### Problem statement:
Only lines with the word "dieWidth" belong in the answer; copy them from the records below.

(Collected data entries)

## src/hdl/mvn_pkg.sv

```systemverilog
package mvn_pkg;
   localparam int MAX_BASIS   = 64;
   localparam int IDX_W       = 6;
   localparam int LEN_W       = 7;
   localparam int OV_AW       = 2 * IDX_W;
   localparam int DATA_W      = 32;
   localparam int ACC_W       = 128;
   localparam int QUEUE_DEPTH = 2;
   localparam int QPTR_W      = $clog2(QUEUE_DEPTH);

   localparam logic FUNC_OVERLAP = 1'b0;
   localparam logic FUNC_PUSH    = 1'b1;

   typedef struct packed {
      logic              ov_we;
      logic [OV_AW-1:0]  ov_addr;
      logic              vec_we;
      logic [IDX_W-1:0]  vec_addr;
      logic [DATA_W-1:0] data;
      logic [IDX_W-1:0]  basis;
   } wr_type;

   typedef struct packed {
      logic [LEN_W-1:0] len;
      logic             bad;
   } run_type;

   function automatic logic [DATA_W-1:0] mag32(input logic [DATA_W-1:0] v);
      return v[DATA_W-1] ? (~v + 1'b1) : v;
   endfunction
endpackage

```

## src/hdl/mvn_front.sv

```systemverilog
module mvn_front import mvn_pkg::*; (
   input  logic              clock,
   input  logic              reset,
   input  logic              start,
   input  logic              busy,
   input  logic              req_func,
   input  logic [IDX_W-1:0]  req_row_index,
   input  logic [IDX_W-1:0]  req_col_index,
   input  logic [DATA_W-1:0] req_value,
   input  logic              req_last,
   output wr_type            wr,
   output logic              push,
   output run_type           run
);
   logic [LEN_W-1:0] len_ff, len_in;
   logic             bad_ff, bad_in;
   logic             accept, room, row_ok, col_ok;

   always_comb begin
      accept = start && !busy;
      room   = len_ff < LEN_W'(MAX_BASIS);
      row_ok = {1'b0, req_row_index} < LEN_W'(MAX_BASIS);
      col_ok = {1'b0, req_col_index} < LEN_W'(MAX_BASIS);
      wr.ov_we    = accept && (req_func == FUNC_OVERLAP) && row_ok && col_ok;
      wr.ov_addr  = {req_row_index, req_col_index};
      wr.vec_we   = accept && (req_func == FUNC_PUSH) && room;
      wr.vec_addr = len_ff[IDX_W-1:0];
      wr.data     = req_value;
      wr.basis    = req_row_index;
      len_in = len_ff;
      bad_in = bad_ff;
      if (wr.vec_we) begin
         len_in = len_ff + 1'b1;
         if (!row_ok) bad_in = 1'b1;
      end
      push    = accept && (req_func == FUNC_PUSH) && req_last;
      run.len = len_in;
      run.bad = bad_in;
      if (push) begin
         len_in = '0;
         bad_in = 1'b0;
      end
   end

   always_ff @(posedge clock) begin
      if (reset) begin
         len_ff <= '0;
         bad_ff <= 1'b0;
      end else begin
         len_ff <= len_in;
         bad_ff <= bad_in;
      end
   end
endmodule

```

## config.mk

```make
export PLATFORM = sky130hd
export DESIGN_NAME = mvn_front
export DESIGN_NICKNAME = d
export VERILOG_FILES = /design/src/hdl/mvn_pkg.sv /design/src/hdl/mvn_front.sv
export SDC_FILE = /design/constraint.sdc
export NUM_CORES = 1
export LEC_CHECK = 0
export ABC_AREA = 1
export BUFFER_PORTS_ARGS = -buffer_cell sky130_fd_sc_hd__buf_2
export CORE_ASPECT_RATIO = 1.75
export CORE_UTILIZATION = 28
export DETAILED_ROUTE_END_ITERATION = 6
export HOLD_SLACK_MARGIN = 0.05
export PLACE_DENSITY = 0.76
export SKIP_LAST_GASP = 1
export SLEW_MARGIN = 20
export SYNTH_ARGS = -nofsm -noshare
export SYNTH_HDL_FRONTEND = slang
export SYNTH_SLANG_ARGS = --single-unit
```

## constraint.sdc

```tcl
create_clock -name clock -period 1.1 [get_ports clock]
set_clock_uncertainty 0.15 [all_clocks]
set_input_delay 0.165 -clock clock [delete_from_list [all_inputs] [get_ports clock]]
set_output_delay 0.165 -clock clock [all_outputs]
set_load 0.005 [all_outputs]
```

### Yosys cells after proc, flatten, opt, wreduce, memory -nomap -nowiden

Index checks and enable logic that the tools add are counted.

* bits in registers: 7
* bits in latches: 0
* RAM bits: 0
* memory bits (read-only): 0
* memories kept: 0

* add/sub/neg operators: 1
* $mul: 0
* divide/modulo/power cells: 0
* magnitude comparators: 1
* eq/ne operators: 0
* shifts and indexed selects: 0
* muxes and demuxes: 1
* bitwise logic cells: 1
* reduce and logical (&&, ||, !) cells: 7

Operators with widths (count)
* adder 7 x 1 -> 7 bit, second input constant: 1
* < comparator 7 bit, second input constant: 1
* 2-to-1 mux 7 bit: 1
* logical AND 1 bit: 5
* OR reduction 2 bit: 1
* logical NOT 1 bit: 1
* NOT 1 bit: 1

### Longest topological paths before layout

Gate-level depths: netlist of the first run.

* word-level depth: 5
* mapped depth: 7

### Least setup slack after synthesis of the first run

OpenSTA, ideal clock, no wires.

* kind: flip-flop to output port
* start point: register len_ff[0]
* end point: output port run[3] in the netlist's numbering
* arrival time: 0.955 ns
* data required time: 0.785 ns
* path slack: -0.170 ns
* stages on the path, launching flop included: 5
* path buffers: 0
* cell sequence: dfxtp_1 ha_1 nor2_1 o21ai_0 nand2_1

RTL lines
* start: declaration: RTL line mvn_front.sv:15 `logic [LEN_W-1:0] len_ff, len_in;`
* start signal: assignment: RTL line mvn_front.sv:50 `len_ff <= len_in;`
* end: declaration: RTL line mvn_front.sv:13 `output run_type run`

==> summary.log, run 1 <==
qor: outcome.status finished, violations left
qor: outcome.violated_checks DRC, setup timing
qor: timing.final_hold_violations 0
qor: placement.io_buffers 21
qor: grt.largest_net_degree_at_the_start_of_global_routing 9
qor: run.drv_cap 0
qor: placement.dp_cells 136
qor: synthesis.synth_enable_flop_cells 0
qor: worst_setup_path.worstSetupEndpointType output port
qor: worst_setup_path.timing.critical_path.from len_ff[1]
qor: placement.dpl_cell_area 743 um^2
qor: placement.preCtsSetupSlack -303 ps
qor: grt.grt_first_pass_wirelength 2.68 mm
qor: timing.final.period_utilization 138%
qor: floorplanning.initial_utilization 29.8%
qor: worst_setup_path.ff2ff_path_depth 8
qor: synthesis.ys_warn_count 0
qor: clocking.path_clk_slew 40 ps
qor: worst_setup_path.buffers_plus_inverters_on_the_worst_setup_path 2
qor: route.drt-wirelength-per-cell 12.9 um
qor: route.vias_per_cell 4.61
qor: synthesis.synth_flop_cell sky130_fd_sc_hd__dfxtp_1
qor: layout.layout-area-overhead-vs-synth 9.46%
qor: floorplanning.die_height 75.9 um
qor: layout.largest_registers len_ff x7
qor: route.totalWireLength 1.94 mm
qor: route.drtPass1Iterations 6
qor: worst_setup_path.rr_endpoint len_ff[4]
qor: synthesis.synth_cells 128
qor: grt.overflow 0
qor: clocking.cts.sink_count 7
qor: clocking.max-clock-path-buffers 2
qor: layout.post_route_core_utilization 32.6%
qor: route.routed-via-count 692
qor: floorplanning.dieWidth 44.2 um
qor: synthesis.yosys_register_bits 7
qor: worst_setup_path.reg2reg_setup_slack -200 ps
qor: worst_setup_path.critPathMaxStageDelay 350 ps
qor: layout.fillers 307
qor: layout.antenna-diode-count 0
qor: clocking.numCtsBuffers 3
qor: grt.number_of_global_route_vias_before_repair 650
qor: worst_setup_path.timing.rr.start len_ff[1]
qor: timing.setup_ws_post_layout -415 ps
qor: layout.post_route_cells_drive_above_1_share 62.3%
qor: worst_setup_path.worst_path_max_delay_cell sky130_fd_sc_hd__dfxtp_4
qor: clocking.clk-insertion-delay-late 230 ps
qor: clocking.htree_num_levels 1
qor: layout.layout.cell_area.non_filler 956 um^2
qor: layout.fin_nets 174
qor: synthesis.ys_async_sr_fraction 0%
qor: layout.register_area 159 um^2
qor: floorplanning.floorplan.rows 26
qor: placement.hpwlAfterDp 1.40 mm
qor: clocking.tritoncts_clock_tree built
qor: pwr.vdd_drop_max 0.702 mV
qor: grt.initial_antenna_violation_count 0
qor: floorplanning.boundaryPins 117
qor: placement.place_congestion 0.822
qor: pwr.total_leakage_power 0.000500 uW
qor: clocking.clockRootBuffer sky130_fd_sc_hd__clkbuf_8
qor: synthesis.netlist_top_cells_area sky130_fd_sc_hd__buf_4 49%, sky130_fd_sc_hd__dfxtp_1 16%, sky130_fd_sc_hd__nand2_1 9.9%
qor: route.detail_route.drc_violations 7
qor: worst_setup_path.critical_path.cell_chain ha_4 > inv_2 > nor2_1 > o21ai_1 > nand2_1 > buf_2
qor: layout.stdcell_count 150
qor: grt.globalRouteTotalUtil 10.9%
qor: route.remaining_antenna_violation_count 0
qor: floorplanning.floorplan.core_area 2930 um^2
qor: timing.maxClockFrequency 660 MHz
qor: worst_setup_path.timing.setup.critical_path_class reg2out
qor: synthesis.synthDominantCellAreaShare 49.0%
qor: worst_setup_path.timing.critical_path.to run[3]
qor: pwr.power.density_cell_area 755 nW/um^2
qor: timing.final.min_clock_period 1520 ps
qor: synthesis.synthesis.area_per_instance 6.82 um^2
qor: synthesis.synth_top_cell_by_area sky130_fd_sc_hd__buf_4
qor: synthesis.mappedNetlistNets 179
qor: worst_setup_path.worst_setup_path_start_kind register
qor: route.detailed_route_iter0_violations 14
qor: worst_setup_path.crit_arrival 1200 ps
qor: timing.report.final.setup_viol 18
qor: worst_setup_path.timing.critical_path.required 780 ps
qor: layout.largest_reg_flops 7
qor: layout.registers.top_by_ff_count len_ff
qor: synthesis.mappedNetlistArea 873 um^2
qor: floorplanning.fp.dieArea 3360 um^2
qor: worst_setup_path.crit_family flip-flops
qor: timing.max_slew_violation_count 0
qor: worst_hold_path.worst_hold_path_type in2reg
qor: worst_setup_path.maximum_fanout_count_along_the_critical_path 5
qor: layout.multiInputGateArea 293 um^2
qor: timing.unrepaired_setup_endpoints_after_global_routing true
qor: synthesis.synth_seq_area_share 16.0%
qor: clocking.holdBufCountCts 0
qor: synthesis.yosysUniqueCellTypes 16
qor: worst_setup_path.path_depth 6
[placed cells by master, fill, tap and decap left out, drive strengths merged]
cell type  synthesis  routed
a21oi              4       4
nand2             23      23
dfxtp              7       7
nand4              3       3
xor2               1       1
o21ai              3       3
nand3              5       5
ha                 1       1
nor2               9       9
conb               1       1
inv               13      13
clkbuf             0       4
buf               58      48
[metrics by stage]
| stage | hold slack (ps) | power (uW) | setup TNS [ps] |
|---|---|---|---|
| 6_report | 127 | 722 | -3960 |
| 5_1_grt | 177 | 756 | -4910 |
| 4_1_cts | 110 | 726 | -3740 |
| 3_5_place_dp | 180 | 339 | -2690 |
| 3_3_place_gp | 180 | 338 | -2340 |
| 2_1_floorplan | 211 | 446 | -20.4 |
[metal layers]
| metal | part of all wire [%] | track usage (%) | wire, um |
|---|---|---|---|
| met5 | 0 | 0 | 0 |
| met4 | 11 | 18.2 | 215 |
| met3 | 10 | 1.66 | 202 |
| met2 | 51 | 18.6 | 989 |
| met1 | 27 | 7.57 | 532 |
[power breakdown]
group          internal [uW]  switching (uW)
logic                   52.0            47.1
registers                249            3.48
clock network            251             119
[worst register-to-register path, stage by stage, from the launching register on]
cell	delay (ps)
sky130_fd_sc_hd__dfxtp_4	350
sky130_fd_sc_hd__ha_4	180
sky130_fd_sc_hd__nand3_2	50
sky130_fd_sc_hd__nand2_1	50
sky130_fd_sc_hd__nand2_1	50
sky130_fd_sc_hd__nand2_1	60
sky130_fd_sc_hd__buf_4	130
sky130_fd_sc_hd__buf_4	120
sky130_fd_sc_hd__a21oi_2	90
[cells in the mapped netlist (2+ instances only)]
library cell / n
sky130_fd_sc_hd__a21oi_1: 4
sky130_fd_sc_hd__buf_4: 57
sky130_fd_sc_hd__dfxtp_1: 7
sky130_fd_sc_hd__inv_1: 13
sky130_fd_sc_hd__nand2_1: 23
sky130_fd_sc_hd__nand3_1: 4
sky130_fd_sc_hd__nand4_1: 3
sky130_fd_sc_hd__nor2_1: 8
sky130_fd_sc_hd__o21ai_2: 2
[worst min path at each step]
| stage | startpoint | end | slack (ps) | depth (start not counted) |
|---|---|---|---|---|
| 2_1_floorplan | req_func | wr[57] | 210 | 1 |
| 3_5_place_dp | req_value[4] | wr[10] | 180 | 0 |
| 6_report | reset | len_ff[6] | 130 | 6 |
| 3_3_place_gp | req_value[4] | wr[10] | 180 | 0 |
| 4_1_cts | reset | len_ff[6] | 110 | 6 |
| 5_1_grt | reset | len_ff[6] | 180 | 6 |
[area by class of cell]
| cell class | count | area share (%) |
|---|---|---|
| flip-flops and latches | 7 | 16.6 |
| inverters | 13 | 5.10 |
| well taps | 28 | 3.66 |
| repair buffers | 48 | 39.3 |
| clock buffers | 4 | 4.71 |
| multi-input cells | 50 | 30.6 |
[what timing repair did]
item	CTS	global route
pin swaps	11	13
gates resized for setup	19	8
endpoints found under the setup margin	21	20
setup buffers	9	7
[kinds of logic after synthesis]
kind of cell	count (synthesis)	synth area share, %
compound gates	7	4.87
xor+xnor	1	1.00
fa+ha+maj	1	1.43
buf+inv	71	55.2
flops	7	16.0
other cells	1	0.429
simple gates	40	21.1
Power figures use the tool's default switching activity.
==> run 2, diff against run 1 <==
- CORE_UTILIZATION: 28 -> 31
- PLACE_DENSITY: 0.76 -> 0.8
- clock period: 1.1 -> 1.6 ns (I/O delays scaled with it)
==> run 2 against run 1 <==
Effect of this change:
- the run ends with setup timing left
- final area down 23%
- first-iteration DRC count down 79%
- die area down 9.3%
- highest routed layer unchanged
- count of clock-buffer cells in the layout unchanged
- core utilization down 5.1 points
==> summary.log, run 2 (synthesis results as in run 1) <==
qor: layout.stdcell_count 133
qor: floorplanning.floorplan.rows 25
qor: layout.largest_reg_flops 7
qor: worst_setup_path.critical_path.cell_chain inv_2 > nand4_1 > xor2_1 > inv_1 > buf_2
qor: grt.grt_first_pass_wirelength 2.41 mm
qor: clocking.htree_num_levels 1
qor: floorplanning.boundaryPins 117
qor: layout.post_route_core_utilization 27.5%
qor: floorplanning.die_height 72.2 um
qor: clocking.numCtsBuffers 3
qor: timing.report.final.setup_viol 4
qor: placement.hpwlAfterDp 1.29 mm
qor: worst_setup_path.timing.setup.critical_path_class reg2out
qor: grt.number_of_global_route_vias_before_repair 559
qor: timing.final.period_utilization 103%
qor: clocking.max-clock-path-buffers 2
qor: clocking.clk-insertion-delay-late 220 ps
qor: layout.post_route_cells_drive_above_1_share 48.1%
qor: grt.globalRouteTotalUtil 10.5%
qor: outcome.violated_checks setup timing
qor: floorplanning.initial_utilization 32.5%
qor: clocking.path_clk_slew 40 ps
qor: outcome.status finished, violations left
qor: layout.mostFrequentLayoutCell sky130_fd_sc_hd__nand2_1
qor: timing.unrepaired_setup_endpoints_after_global_routing true
qor: worst_setup_path.worst_setup_path_start_kind register
qor: pwr.vdd_drop_max 0.341 mV
qor: worst_setup_path.worstSetupEndpointType output port
qor: timing.setup_ws_post_layout -50.0 ps
qor: grt.overflow 0
qor: route.drt-wirelength-per-cell 12.6 um
qor: pwr.total_leakage_power 0.000409 uW
qor: run.drv_cap 0
qor: route.totalWireLength 1.68 mm
qor: grt.initial_antenna_violation_count 0
qor: clocking.clockRootBuffer sky130_fd_sc_hd__clkbuf_8
qor: timing.max_slew_violation_count 0
qor: route.detail_route.drc_violations 0
qor: worst_hold_path.worst_hold_path_type in2reg
qor: layout.layout.cell_area.non_filler 741 um^2
qor: route.drtPass1Iterations 3
qor: floorplanning.dieWidth 42.1 um
qor: worst_setup_path.crit_family flip-flops
qor: layout.fin_nets 158
qor: worst_setup_path.critPathMaxStageDelay 320 ps
qor: placement.place_congestion 0.811
qor: floorplanning.floorplan.core_area 2690 um^2
qor: layout.final_cell_mix 22 x sky130_fd_sc_hd__nand2_1, 21 x sky130_fd_sc_hd__buf_2, 12 x sky130_fd_sc_hd__inv_1, 9 x sky130_fd_sc_hd__buf_4, 7 x sky130_fd_sc_hd__nor2_1
qor: clocking.holdBufCountCts 0
qor: timing.maxClockFrequency 606 MHz
qor: placement.io_buffers 21
qor: layout.registers.top_by_ff_count len_ff
qor: clocking.cts.sink_count 7
qor: route.detailed_route_iter0_violations 3
qor: placement.dp_cells 120
qor: worst_setup_path.crit_arrival 1260 ps
qor: placement.dpl_cell_area 594 um^2
qor: route.vias_per_cell 4.47
qor: layout.layout-area-overhead-vs-synth -15.2%
qor: worst_setup_path.timing.critical_path.required 1210 ps
qor: worst_setup_path.maximum_fanout_count_along_the_critical_path 5
qor: clocking.tritoncts_clock_tree built
qor: route.remaining_antenna_violation_count 0
qor: worst_setup_path.worst_path_max_delay_cell sky130_fd_sc_hd__dfxtp_2
qor: grt.largest_net_degree_at_the_start_of_global_routing 10
qor: layout.fillers 304
qor: route.routed-via-count 594
qor: timing.final_hold_violations 0
qor: timing.final.min_clock_period 1650 ps
qor: layout.largest_registers len_ff x7
qor: floorplanning.fp.dieArea 3040 um^2
qor: worst_setup_path.buffers_plus_inverters_on_the_worst_setup_path 3
qor: pwr.power.density_cell_area 661 nW/um^2
qor: layout.antenna-diode-count 0
run 2: changes by cell type in the layout (fill, tap and decap cells not counted), sizes merged:
cell / before / now
buf: 48 / 32
run 2: final timing paths:
path,from,end,slack (ps),depth (start not counted)
max,len_ff[6],run[1],-50,5
min,reset,len_ff[1],210,4
max reg2reg,len_ff[6],len_ff[0],-30,8
min reg2reg,len_ff[3],len_ff[3],380,2
run 2: what timing repair did:
action                     in CTS  in global routing
resized for setup               6                 10
setup endpoints to repair       7                  7
setup buffers                   5                  4
pin swaps                       2                  3
run 2: routing by layer:
metal / vias to the layer above / global-route usage (%) / share of wire [%]
li1: 286 / - / -
met1: 245 / 8.90 / 31
met2: 36 / 16.3 / 44
met3: 27 / 3.98 / 15
met4: 0 / 13.9 / 9.5
met5: - / 0 / 0
run 2: tightest hold or removal path, cell delays in order:
cell	delay [ps]
sky130_fd_sc_hd__buf_2	70
sky130_fd_sc_hd__inv_1	30
sky130_fd_sc_hd__o21ai_2	140
sky130_fd_sc_hd__a21oi_1	50
run 2: final cells by class:
type                       instances  area [um^2]  area share, %
multi-input combinational         50          268           36.1
sequential                         7          150           20.3
timing repair buffer              32          195           26.4
tap                               27         33.8           4.56
clock buffer                       4         45.0           6.08
inverter                          13         48.8           6.59
run 2: through the flow:
| step | setup slack, ps | total power, uW | setup TNS (ps) | hold WS, ps |
|---|---|---|---|---|
| 2_1_floorplan | 255 | 308 | 0 | 313 |
| 3_3_place_gp | 92.2 | 225 | 0 | 330 |
| 3_5_place_dp | 60.9 | 226 | 0 | 330 |
| 4_1_cts | -61.6 | 485 | -145 | 210 |
| 5_1_grt | -122 | 506 | -549 | 253 |
| 6_report | -50.0 | 490 | -90.0 | 211 |
run 2: where the power goes:
part           internal, uW  switching (uW)
logic                  32.8            31.2
clock network           172            76.5
registers               176            1.19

### Answer for this exercise:
qor: floorplanning.dieWidth 44.2 um
qor: floorplanning.dieWidth 42.1 um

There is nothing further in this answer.